Devki Group
- Company type: Private Conglomerate
- Industry: Manufacturing of building materials, aviation
- Founded: 1986; 40 years ago
- Headquarters: Ruiru, Kiambu County, Kenya
- Key people: Narendra Raval Executive Chairman
- Products: Cement, aluminum, steel, helicopter charters
- Revenue: US$650+ million (2020)
- Number of employees: 6,500+ (2020)
- Website: Homepage

= Devki Group =

Kenyan manufacturing conglomerate

The Devki Group of Companies, commonly referred to as the Devki Group, is a privately owned conglomerate in Kenya. Narendra Raval, a wealthy Kenyan industrialist and philanthropist, is a majority shareholder in each of the companies in the Group. The majority of the companies in the group focus on the manufacturing of building materials, including cement, aluminum and steel.

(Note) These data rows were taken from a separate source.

Background: an optimization exercise with open tools, aiming at small area and a short achievable clock period. Do not read the settings as production practice. Only simulation tests tie the RTL to the original design; equivalence was not proved.

<file path="flow/run.sh">
#!/bin/bash
# Layout: the standard flow (standard.sh: unchanged synthesis and steps)
# with two changes: every input and output port is buffered by a
# sky130_fd_sc_hd__buf_1 instead of the default delay-buffer cell, and the
# pin placer keeps the 16 output pins fed by one chain of the burst shift
# register (one device bit over the 16 beats) together.  Runs in the standard flow's
# work folder.
set -euo pipefail
export BUFFER_PORTS_ARGS="-buffer_cell sky130_fd_sc_hd__buf_1"
export PLACE_PINS_ARGS="-group_pins {out_data[396] out_data[392] out_data[268] out_data[264] out_data[140] out_data[136] out_data[12] out_data[8] out_data[388] out_data[384] out_data[260] out_data[256] out_data[132] out_data[128] out_data[4] out_data[0]} -group_pins {out_data[397] out_data[393] out_data[269] out_data[265] out_data[141] out_data[137] out_data[13] out_data[9] out_data[389] out_data[385] out_data[261] out_data[257] out_data[133] out_data[129] out_data[5] out_data[1]} -group_pins {out_data[398] out_data[394] out_data[270] out_data[266] out_data[142] out_data[138] out_data[14] out_data[10] out_data[390] out_data[386] out_data[262] out_data[258] out_data[134] out_data[130] out_data[6] out_data[2]} -group_pins {out_data[399] out_data[395] out_data[271] out_data[267] out_data[143] out_data[139] out_data[15] out_data[11] out_data[391] out_data[387] out_data[263] out_data[259] out_data[135] out_data[131] out_data[7] out_data[3]} -group_pins {out_data[412] out_data[408] out_data[284] out_data[280] out_data[156] out_data[152] out_data[28] out_data[24] out_data[404] out_data[400] out_data[276] out_data[272] out_data[148] out_data[144] out_data[20] out_data[16]} -group_pins {out_data[413] out_data[409] out_data[285] out_data[281] out_data[157] out_data[153] out_data[29] out_data[25] out_data[405] out_data[401] out_data[277] out_data[273] out_data[149] out_data[145] out_data[21] out_data[17]} -group_pins {out_data[414] out_data[410] out_data[286] out_data[282] out_data[158] out_data[154] out_data[30] out_data[26] out_data[406] out_data[402] out_data[278] out_data[274] out_data[150] out_data[146] out_data[22] out_data[18]} -group_pins {out_data[415] out_data[411] out_data[287] out_data[283] out_data[159] out_data[155] out_data[31] out_data[27] out_data[407] out_data[403] out_data[279] out_data[275] out_data[151] out_data[147] out_data[23] out_data[19]} -group_pins {out_data[428] out_data[424] out_data[300] out_data[296] out_data[172] out_data[168] out_data[44] out_data[40] out_data[420] out_data[416] out_data[292] out_data[288] out_data[164] out_data[160] out_data[36] out_data[32]} -group_pins {out_data[429] out_data[425] out_data[301] out_data[297] out_data[173] out_data[169] out_data[45] out_data[41] out_data[421] out_data[417] out_data[293] out_data[289] out_data[165] out_data[161] out_data[37] out_data[33]} -group_pins {out_data[430] out_data[426] out_data[302] out_data[298] out_data[174] out_data[170] out_data[46] out_data[42] out_data[422] out_data[418] out_data[294] out_data[290] out_data[166] out_data[162] out_data[38] out_data[34]} -group_pins {out_data[431] out_data[427] out_data[303] out_data[299] out_data[175] out_data[171] out_data[47] out_data[43] out_data[423] out_data[419] out_data[295] out_data[291] out_data[167] out_data[163] out_data[39] out_data[35]} -group_pins {out_data[444] out_data[440] out_data[316] out_data[312] out_data[188] out_data[184] out_data[60] out_data[56] out_data[436] out_data[432] out_data[308] out_data[304] out_data[180] out_data[176] out_data[52] out_data[48]} -group_pins {out_data[445] out_data[441] out_data[317] out_data[313] out_data[189] out_data[185] out_data[61] out_data[57] out_data[437] out_data[433] out_data[309] out_data[305] out_data[181] out_data[177] out_data[53] out_data[49]} -group_pins {out_data[446] out_data[442] out_data[318] out_data[314] out_data[190] out_data[186] out_data[62] out_data[58] out_data[438] out_data[434] out_data[310] out_data[306] out_data[182] out_data[178] out_data[54] out_data[50]} -group_pins {out_data[447] out_data[443] out_data[319] out_data[315] out_data[191] out_data[187] out_data[63] out_data[59] out_data[439] out_data[435] out_data[311] out_data[307] out_data[183] out_data[179] out_data[55] out_data[51]} -group_pins {out_data[460] out_data[456] out_data[332] out_data[328] out_data[204] out_data[200] out_data[76] out_data[72] out_data[452] out_data[448] out_data[324] out_data[320] out_data[196] out_data[192] out_data[68] out_data[64]} -group_pins {out_data[461] out_data[457] out_data[333] out_data[329] out_data[205] out_data[201] out_data[77] out_data[73] out_data[453] out_data[449] out_data[325] out_data[321] out_data[197] out_data[193] out_data[69] out_data[65]} -group_pins {out_data[462] out_data[458] out_data[334] out_data[330] out_data[206] out_data[202] out_data[78] out_data[74] out_data[454] out_data[450] out_data[326] out_data[322] out_data[198] out_data[194] out_data[70] out_data[66]} -group_pins {out_data[463] out_data[459] out_data[335] out_data[331] out_data[207] out_data[203] out_data[79] out_data[75] out_data[455] out_data[451] out_data[327] out_data[323] out_data[199] out_data[195] out_data[71] out_data[67]} -group_pins {out_data[476] out_data[472] out_data[348] out_data[344] out_data[220] out_data[216] out_data[92] out_data[88] out_data[468] out_data[464] out_data[340] out_data[336] out_data[212] out_data[208] out_data[84] out_data[80]} -group_pins {out_data[477] out_data[473] out_data[349] out_data[345] out_data[221] out_data[217] out_data[93] out_data[89] out_data[469] out_data[465] out_data[341] out_data[337] out_data[213] out_data[209] out_data[85] out_data[81]} -group_pins {out_data[478] out_data[474] out_data[350] out_data[346] out_data[222] out_data[218] out_data[94] out_data[90] out_data[470] out_data[466] out_data[342] out_data[338] out_data[214] out_data[210] out_data[86] out_data[82]} -group_pins {out_data[479] out_data[475] out_data[351] out_data[347] out_data[223] out_data[219] out_data[95] out_data[91] out_data[471] out_data[467] out_data[343] out_data[339] out_data[215] out_data[211] out_data[87] out_data[83]} -group_pins {out_data[492] out_data[488] out_data[364] out_data[360] out_data[236] out_data[232] out_data[108] out_data[104] out_data[484] out_data[480] out_data[356] out_data[352] out_data[228] out_data[224] out_data[100] out_data[96]} -group_pins {out_data[493] out_data[489] out_data[365] out_data[361] out_data[237] out_data[233] out_data[109] out_data[105] out_data[485] out_data[481] out_data[357] out_data[353] out_data[229] out_data[225] out_data[101] out_data[97]} -group_pins {out_data[494] out_data[490] out_data[366] out_data[362] out_data[238] out_data[234] out_data[110] out_data[106] out_data[486] out_data[482] out_data[358] out_data[354] out_data[230] out_data[226] out_data[102] out_data[98]} -group_pins {out_data[495] out_data[491] out_data[367] out_data[363] out_data[239] out_data[235] out_data[111] out_data[107] out_data[487] out_data[483] out_data[359] out_data[355] out_data[231] out_data[227] out_data[103] out_data[99]} -group_pins {out_data[508] out_data[504] out_data[380] out_data[376] out_data[252] out_data[248] out_data[124] out_data[120] out_data[500] out_data[496] out_data[372] out_data[368] out_data[244] out_data[240] out_data[116] out_data[112]} -group_pins {out_data[509] out_data[505] out_data[381] out_data[377] out_data[253] out_data[249] out_data[125] out_data[121] out_data[501] out_data[497] out_data[373] out_data[369] out_data[245] out_data[241] out_data[117] out_data[113]} -group_pins {out_data[510] out_data[506] out_data[382] out_data[378] out_data[254] out_data[250] out_data[126] out_data[122] out_data[502] out_data[498] out_data[374] out_data[370] out_data[246] out_data[242] out_data[118] out_data[114]} -group_pins {out_data[511] out_data[507] out_data[383] out_data[379] out_data[255] out_data[251] out_data[127] out_data[123] out_data[503] out_data[499] out_data[375] out_data[371] out_data[247] out_data[243] out_data[119] out_data[115]}"
bash standard.sh > standard.log 2>&1
</file>
<file path="standard.sh">
#!/bin/bash
# synth_recipe.tcl (not shown) runs the flow's synth.tcl, then flattens the netlist and writes it again
# the make line also repeats each setting of config.mk as NAME=value (left out here)
make -C /OpenROAD-flow-scripts/flow DESIGN_CONFIG=/design/flow/config.mk WORK_HOME=/design/flow/orfs CLKGATE_MAP_FILE= SYNTH_SCRIPT=/design/flow/synth_recipe.tcl "${@:-finish}"
</file>
<file path="config.mk">
export PLATFORM = sky130hd
export DESIGN_NAME = rs_burst_dec
export DESIGN_NICKNAME = rs_burst_dec
export VERILOG_FILES = /design/flow/design.v
export SDC_FILE = /design/flow/constraint.sdc
export NUM_CORES = 4
export LEC_CHECK = 0
export ABC_AREA = 1
export CAP_MARGIN = 20
export CORE_MARGIN = 2
export CORE_UTILIZATION = 55
export CTS_BUF_LIST = sky130_fd_sc_hd__clkbuf_16
export CTS_CLUSTER_DIAMETER = 80
export CTS_CLUSTER_SIZE = 25
export PLACE_DENSITY = 0.65
export SLEW_MARGIN = 20
</file>
<file path="constraint.sdc">
create_clock -name core_clock -period 25.0 [get_ports {clk}]
set_input_delay 5.0000 -clock core_clock [delete_from_list [all_inputs] [get_ports {clk}]]
set_output_delay 5.0000 -clock core_clock [all_outputs]
set_load 0.01 [all_outputs]
</file>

The group has subsidiaries in Kenya, Uganda, Rwanda and the Democratic Republic of the Congo.

==Location==
The group has its headquarters along Ruiru–Kamiti Road, in Ruiru Town, Kiambu County. It is approximately 25.5 km, by road, northeast of the central business district of Nairobi, Kenya's capital and largest city. The factories of the subsidiary companies are located in various Kenyan locations and in three other regional countries.

==Overview==
As of April 2021, Devki Group is mainly involved in the manufacture of building materials, including steel, aluminum and cement. At that time, the group was the largest manufacturer of cement and steel in Kenya.

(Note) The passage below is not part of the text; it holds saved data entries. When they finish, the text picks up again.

Source: an optimization exercise on an open RTL-to-GDS flow (aim: small area, a short achievable clock period and few clock cycles). Production flows keep margins and buffers that such runs may drop. In this exercise RTL edits were held to simulation tests only and were not proved equivalent to the original.

==> design/flow/design.v <==
module dgs_sha256 (
    input  wire         clk,
    input  wire         rst,         
    input  wire         start,
    input  wire         load_state,
    input  wire         partial,
    input  wire [255:0] state_in,    
    input  wire [63:0]  count_in,    
    output wire         idle,
    input  wire         in_valid,
    output wire         in_ready,
    input  wire [31:0]  in_data,     
    input  wire         in_last,
    input  wire [2:0]   in_nbytes,   
    output reg          done,
    output wire         err,
    output wire [255:0] digest,
    output wire [63:0]  count_out
);
    localparam [255:0] IV = {32'h6a09e667, 32'hbb67ae85, 32'h3c6ef372, 32'ha54ff53a,
                             32'h510e527f, 32'h9b05688c, 32'h1f83d9ab, 32'h5be0cd19};
    function [31:0] rotr(input [31:0] x, input integer n);
        rotr = (x >> n) | (x << (32 - n));
    endfunction
    reg         busy;
    reg [31:0]  a, b, c, d, e, f, g, h;    
    reg [255:0] hv;              
    reg [511:0] wv;              
    reg [5:0]   na;              
    reg         pb;              
    reg [5:0]   nb_i;
    reg         pc;              
    reg         fold;            
    reg         r0;              
    reg [31:0]  hkw;
    reg [63:0]  tot;             
    reg         part_r;          
    reg         err_r;           
    reg         ended;           
    reg         placed80;        
    reg         lenblk;          
    reg         fin;             
    assign idle     = !busy;
    assign in_ready = busy && !ended && !fin && (na[5:4] == 2'd0);
    assign err       = err_r;
    assign digest    = err_r ? 256'd0 : {a, b, c, d, e, f, g, h};
    assign count_out = err_r ? 64'd0 : tot;
    wire [2:0] nbytes = in_last ? in_nbytes : 3'd4;
    reg [31:0] byte_mask, pad_byte;
    always @(*) begin
        case (nbytes)
            3'd0:    begin byte_mask = 32'h00000000; pad_byte = 32'h80000000; end
            3'd1:    begin byte_mask = 32'hff000000; pad_byte = 32'h00800000; end
            3'd2:    begin byte_mask = 32'hffff0000; pad_byte = 32'h00008000; end
            3'd3:    begin byte_mask = 32'hffffff00; pad_byte = 32'h00000080; end
            default: begin byte_mask = 32'hffffffff; pad_byte = 32'h00000000; end
        endcase
    end
    wire [31:0] data_word = (in_data & byte_mask) | pad_byte;
    wire [63:0] bit_len = {tot[60:0], 3'b000};
    wire [31:0] pad_word = !placed80                 ? 32'h80000000 :
                           (lenblk && na == 6'd14)   ? bit_len[63:32] :
                           (lenblk && na == 6'd15)   ? bit_len[31:0]  : 32'd0;
    wire [31:0] wm2  = wv[63:32];      
    wire [31:0] wm7  = wv[223:192];    
    wire [31:0] wm15 = wv[479:448];    
    wire [31:0] wm16 = wv[511:480];    
    wire [31:0] ss0 = rotr(wm15, 7)  ^ rotr(wm15, 18) ^ (wm15 >> 3);
    wire [31:0] ss1 = rotr(wm2, 17)  ^ rotr(wm2, 19)  ^ (wm2 >> 10);
    wire [31:0] w_sched = ss1 + wm7 + ss0 + wm16;
    wire take = in_valid && in_ready;
    wire sched = (na[5:4] != 2'd0);
    wire pad_go = busy && ended && !fin && !sched;
    wire p_full  = (in_nbytes == 3'd4) && (na == 6'd15);    
    wire p_empty = (in_nbytes == 3'd0) && (na == 6'd0);     
    wire p_end   = take && part_r && in_last;
    wire a_go = sched || pad_go || (take && !(p_end && !p_full));
    wire [31:0] a_word = sched ? w_sched : ended ? pad_word : data_word;
    reg [31:0] k_n;
    always @(*) begin
        case (nb_i)
            6'd0:  k_n = 32'h428a2f98;  6'd1:  k_n = 32'h71374491;
            6'd2:  k_n = 32'hb5c0fbcf;  6'd3:  k_n = 32'he9b5dba5;
            6'd4:  k_n = 32'h3956c25b;  6'd5:  k_n = 32'h59f111f1;
            6'd6:  k_n = 32'h923f82a4;  6'd7:  k_n = 32'hab1c5ed5;
            6'd8:  k_n = 32'hd807aa98;  6'd9:  k_n = 32'h12835b01;
            6'd10: k_n = 32'h243185be;  6'd11: k_n = 32'h550c7dc3;
            6'd12: k_n = 32'h72be5d74;  6'd13: k_n = 32'h80deb1fe;
            6'd14: k_n = 32'h9bdc06a7;  6'd15: k_n = 32'hc19bf174;
            6'd16: k_n = 32'he49b69c1;  6'd17: k_n = 32'hefbe4786;
            6'd18: k_n = 32'h0fc19dc6;  6'd19: k_n = 32'h240ca1cc;
            6'd20: k_n = 32'h2de92c6f;  6'd21: k_n = 32'h4a7484aa;
            6'd22: k_n = 32'h5cb0a9dc;  6'd23: k_n = 32'h76f988da;
            6'd24: k_n = 32'h983e5152;  6'd25: k_n = 32'ha831c66d;
            6'd26: k_n = 32'hb00327c8;  6'd27: k_n = 32'hbf597fc7;
            6'd28: k_n = 32'hc6e00bf3;  6'd29: k_n = 32'hd5a79147;
            6'd30: k_n = 32'h06ca6351;  6'd31: k_n = 32'h14292967;
            6'd32: k_n = 32'h27b70a85;  6'd33: k_n = 32'h2e1b2138;
            6'd34: k_n = 32'h4d2c6dfc;  6'd35: k_n = 32'h53380d13;
            6'd36: k_n = 32'h650a7354;  6'd37: k_n = 32'h766a0abb;
            6'd38: k_n = 32'h81c2c92e;  6'd39: k_n = 32'h92722c85;
            6'd40: k_n = 32'ha2bfe8a1;  6'd41: k_n = 32'ha81a664b;
            6'd42: k_n = 32'hc24b8b70;  6'd43: k_n = 32'hc76c51a3;
            6'd44: k_n = 32'hd192e819;  6'd45: k_n = 32'hd6990624;
            6'd46: k_n = 32'hf40e3585;  6'd47: k_n = 32'h106aa070;
            6'd48: k_n = 32'h19a4c116;  6'd49: k_n = 32'h1e376c08;
            6'd50: k_n = 32'h2748774c;  6'd51: k_n = 32'h34b0bcb5;
            6'd52: k_n = 32'h391c0cb3;  6'd53: k_n = 32'h4ed8aa4a;
            6'd54: k_n = 32'h5b9cca4f;  6'd55: k_n = 32'h682e6ff3;
            6'd56: k_n = 32'h748f82ee;  6'd57: k_n = 32'h78a5636f;
            6'd58: k_n = 32'h84c87814;  6'd59: k_n = 32'h8cc70208;
            6'd60: k_n = 32'h90befffa;  6'd61: k_n = 32'ha4506ceb;
            6'd62: k_n = 32'hbef9a3f7;  default: k_n = 32'hc67178f2;
        endcase
    end
    wire [31:0] m0 = fold ? hv[255:224] : 32'd0;
    wire [31:0] m1 = fold ? hv[223:192] : 32'd0;
    wire [31:0] m2 = fold ? hv[191:160] : 32'd0;
    wire [31:0] m3 = fold ? hv[159:128] : 32'd0;
    wire [31:0] m4 = fold ? hv[127:96]  : 32'd0;
    wire [31:0] m5 = fold ? hv[95:64]   : 32'd0;
    wire [31:0] m6 = fold ? hv[63:32]   : 32'd0;
    wire [31:0] m7 = fold ? hv[31:0]    : 32'd0;
    wire [31:0] h_src = pc ? g : h;
    wire [31:0] hkw_n = h_src + m7 + k_n + wv[31:0];
    wire [31:0] big_s1 = rotr(e, 6) ^ rotr(e, 11) ^ rotr(e, 25);
    wire [31:0] big_s0 = rotr(a, 2) ^ rotr(a, 13) ^ rotr(a, 22);
    wire [31:0] ch     = (e & f) ^ (~e & g);
    wire [31:0] maj    = (a & b) ^ (a & c) ^ (b & c);
    wire [31:0] a1s = hkw ^ big_s1 ^ ch;
    wire [31:0] a1c = {((hkw & big_s1) | (hkw & ch) | (big_s1 & ch)), 1'b0} ;
    wire [31:0] a2s = big_s0 ^ maj ^ m0;
    wire [31:0] a2c = {((big_s0 & maj) | (big_s0 & m0) | (maj & m0)), 1'b0};
    wire [31:0] a3s = a1s ^ a1c ^ a2s;
    wire [31:0] a3c = {((a1s & a1c) | (a1s & a2s) | (a1c & a2s)), 1'b0};
    wire [31:0] a4s = a3s ^ a3c ^ a2c;
    wire [31:0] a4c = {((a3s & a3c) | (a3s & a2c) | (a3c & a2c)), 1'b0};
    wire [31:0] a_n = a4s + a4c;
    wire [31:0] e1s = hkw ^ d ^ m4;
    wire [31:0] e1c = {((hkw & d) | (hkw & m4) | (d & m4)), 1'b0};
    wire [31:0] e2s = e1s ^ e1c ^ big_s1;
    wire [31:0] e2c = {((e1s & e1c) | (e1s & big_s1) | (e1c & big_s1)), 1'b0};
    wire [31:0] e3s = e2s ^ e2c ^ ch;
    wire [31:0] e3c = {((e2s & e2c) | (e2s & ch) | (e2c & ch)), 1'b0};
    wire [31:0] e_n = e3s + e3c;
    always @(posedge clk) begin
        if (rst) begin
            busy <= 1'b0;
            done <= 1'b0;
            pb   <= 1'b0;
            pc   <= 1'b0;
            fold <= 1'b0;
        end else begin
            done <= 1'b0;
            if (!busy) begin
                if (start) begin
                    {a, b, c, d, e, f, g, h} <= load_state ? state_in : IV;
                    tot      <= load_state ? count_in : 64'd0;
                    err_r    <= load_state && (count_in[5:0] != 6'd0);
                    part_r   <= partial;
                    ended    <= 1'b0;
                    placed80 <= 1'b0;
                    lenblk   <= 1'b0;
                    fin      <= 1'b0;
                    na       <= 6'd0;
                    pb       <= 1'b0;
                    pc       <= 1'b0;
                    fold     <= 1'b0;
                    busy     <= 1'b1;
                end
            end else begin
                if (take)
                    tot <= tot + {61'd0, nbytes};
                if (a_go) begin
                    wv <= {wv[479:0], a_word};
                    na <= na + 6'd1;
                end
                if (take && in_last) begin
                    ended <= 1'b1;
                    if (part_r) begin
                        if (p_full)
                            fin <= 1'b1;
                    end else if (nbytes != 3'd4) begin
                        placed80 <= 1'b1;
                        if (na[3:0] <= 4'd13 || na[3:0] == 4'd15)
                            lenblk <= 1'b1;    
                    end
                end
                if (pad_go) begin
                    placed80 <= 1'b1;
                    if (!placed80 && na[3:0] <= 4'd13)
                        lenblk <= 1'b1;
                    if (na[3:0] == 4'd15) begin
                        if (lenblk)
                            fin <= 1'b1;
                        else
                            lenblk <= 1'b1;    
                    end
                end
                pb   <= a_go;
                nb_i <= na;
                if (pb)
                    hkw <= hkw_n;
                pc   <= pb;
                fold <= pb && (nb_i == 6'd63);
                r0   <= pb && (nb_i == 6'd0);
                if (pc) begin
                    if (r0)
                        hv <= {a, b, c, d, e, f, g, h};
                    a <= a_n;
                    b <= a + m1;
                    c <= b + m2;
                    d <= c + m3;
                    e <= e_n;
                    f <= e + m5;
                    g <= f + m6;
                    h <= g + m7;
                end
                if (p_end && !p_full) begin
                    if (!p_empty)
                        err_r <= 1'b1;           
                    if (!p_empty || !(pb || pc)) begin
                        done <= 1'b1;
                        busy <= 1'b0;
                        pb   <= 1'b0;
                        pc   <= 1'b0;
                        fold <= 1'b0;
                    end else
                        fin <= 1'b1;
                end else if (fin && fold) begin
                    done <= 1'b1;
                    busy <= 1'b0;
                end
            end
        end
    end
endmodule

The Group's founder and executive chairman, is the majority shareholder in the companies that comprise the group. In April 2021 Business Daily Africa estimated his net worth at over US$500 million. At that time the conglomerate manufactured products worth over US$650 million annually and employed more than 6,500 workers.

==History==
Narendra Raval came to Kenya in 1982, poor and single. In 1986, newly married, he and his wife, Neeta, started a hardware store in the Gikomba Market in Nairobi. Business grew and several years later, with the help of a bank loan of US$70,000, they were able to establish their first steel mill.

==Subsidiary companies==
As of November 2025, the companies of the Devki Group included but were not limited to the following:

1. Devki Steel Mills Limited: Ruiru, Kenya

2. Maisha Mabati Mills Limited: Ruiru, Kenya

3. National Cement Company Limited: Athi River, Kenya.

4. Maisha Packaging Company Limited: Athi River, Kenya

5. Northwood Aviation Limited: Nairobi, Kenya.

6. Simba Cement Uganda Limited: Tororo, Uganda.

7. ARM Cement Limited: Athi River, Kenya.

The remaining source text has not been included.